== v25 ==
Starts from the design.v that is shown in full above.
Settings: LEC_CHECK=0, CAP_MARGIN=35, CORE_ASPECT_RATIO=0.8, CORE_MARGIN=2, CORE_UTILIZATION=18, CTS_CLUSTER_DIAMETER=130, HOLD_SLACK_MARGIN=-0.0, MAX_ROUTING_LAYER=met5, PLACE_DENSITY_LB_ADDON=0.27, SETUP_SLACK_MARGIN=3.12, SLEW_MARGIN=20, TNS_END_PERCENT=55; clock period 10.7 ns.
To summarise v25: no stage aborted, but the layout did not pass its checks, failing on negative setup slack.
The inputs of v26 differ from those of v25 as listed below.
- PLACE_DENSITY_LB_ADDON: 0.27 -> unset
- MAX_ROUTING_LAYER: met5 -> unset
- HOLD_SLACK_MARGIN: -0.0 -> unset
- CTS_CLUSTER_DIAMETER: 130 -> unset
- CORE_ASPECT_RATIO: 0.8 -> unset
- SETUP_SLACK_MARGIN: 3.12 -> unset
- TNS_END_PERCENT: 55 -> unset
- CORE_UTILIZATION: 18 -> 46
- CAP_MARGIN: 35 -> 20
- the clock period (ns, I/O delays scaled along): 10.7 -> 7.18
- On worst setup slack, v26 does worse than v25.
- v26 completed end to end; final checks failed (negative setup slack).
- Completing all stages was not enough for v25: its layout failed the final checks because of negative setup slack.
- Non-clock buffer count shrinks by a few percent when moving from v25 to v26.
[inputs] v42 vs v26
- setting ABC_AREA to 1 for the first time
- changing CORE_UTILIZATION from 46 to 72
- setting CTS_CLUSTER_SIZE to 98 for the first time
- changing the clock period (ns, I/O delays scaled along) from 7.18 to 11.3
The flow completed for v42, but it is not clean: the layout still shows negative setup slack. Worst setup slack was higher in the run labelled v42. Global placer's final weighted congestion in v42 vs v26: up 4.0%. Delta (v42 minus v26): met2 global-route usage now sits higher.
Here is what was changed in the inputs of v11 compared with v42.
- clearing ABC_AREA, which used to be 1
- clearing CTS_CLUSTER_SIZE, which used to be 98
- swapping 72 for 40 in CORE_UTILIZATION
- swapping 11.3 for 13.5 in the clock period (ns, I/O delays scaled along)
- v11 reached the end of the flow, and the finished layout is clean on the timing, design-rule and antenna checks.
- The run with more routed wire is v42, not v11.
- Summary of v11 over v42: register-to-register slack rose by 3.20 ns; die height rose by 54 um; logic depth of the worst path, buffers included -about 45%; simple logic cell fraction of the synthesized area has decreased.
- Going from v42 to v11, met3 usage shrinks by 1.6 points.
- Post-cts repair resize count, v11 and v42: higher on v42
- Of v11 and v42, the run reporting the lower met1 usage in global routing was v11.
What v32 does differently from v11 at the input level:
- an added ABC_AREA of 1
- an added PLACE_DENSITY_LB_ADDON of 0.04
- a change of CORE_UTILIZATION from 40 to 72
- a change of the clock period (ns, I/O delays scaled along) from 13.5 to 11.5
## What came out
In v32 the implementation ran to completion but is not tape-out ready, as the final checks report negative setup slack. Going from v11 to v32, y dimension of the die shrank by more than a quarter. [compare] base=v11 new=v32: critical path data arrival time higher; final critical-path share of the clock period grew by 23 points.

++++++

» Goal of the exercise
Please retype the top of the data exactly, down to and including the line that holds "- changing the", and nothing further.

» Answer
== v25 ==
Starts from the design.v that is shown in full above.
Settings: LEC_CHECK=0, CAP_MARGIN=35, CORE_ASPECT_RATIO=0.8, CORE_MARGIN=2, CORE_UTILIZATION=18, CTS_CLUSTER_DIAMETER=130, HOLD_SLACK_MARGIN=-0.0, MAX_ROUTING_LAYER=met5, PLACE_DENSITY_LB_ADDON=0.27, SETUP_SLACK_MARGIN=3.12, SLEW_MARGIN=20, TNS_END_PERCENT=55; clock period 10.7 ns.
To summarise v25: no stage aborted, but the layout did not pass its checks, failing on negative setup slack.
The inputs of v26 differ from those of v25 as listed below.
- PLACE_DENSITY_LB_ADDON: 0.27 -> unset
- MAX_ROUTING_LAYER: met5 -> unset
- HOLD_SLACK_MARGIN: -0.0 -> unset
- CTS_CLUSTER_DIAMETER: 130 -> unset
- CORE_ASPECT_RATIO: 0.8 -> unset
- SETUP_SLACK_MARGIN: 3.12 -> unset
- TNS_END_PERCENT: 55 -> unset
- CORE_UTILIZATION: 18 -> 46
- CAP_MARGIN: 35 -> 20
- the clock period (ns, I/O delays scaled along): 10.7 -> 7.18
- On worst setup slack, v26 does worse than v25.
- v26 completed end to end; final checks failed (negative setup slack).
- Completing all stages was not enough for v25: its layout failed the final checks because of negative setup slack.
- Non-clock buffer count shrinks by a few percent when moving from v25 to v26.
[inputs] v42 vs v26
- setting ABC_AREA to 1 for the first time
- changing CORE_UTILIZATION from 46 to 72
- setting CTS_CLUSTER_SIZE to 98 for the first time
- changing the clock period (ns, I/O delays scaled along) from 7.18 to 11.3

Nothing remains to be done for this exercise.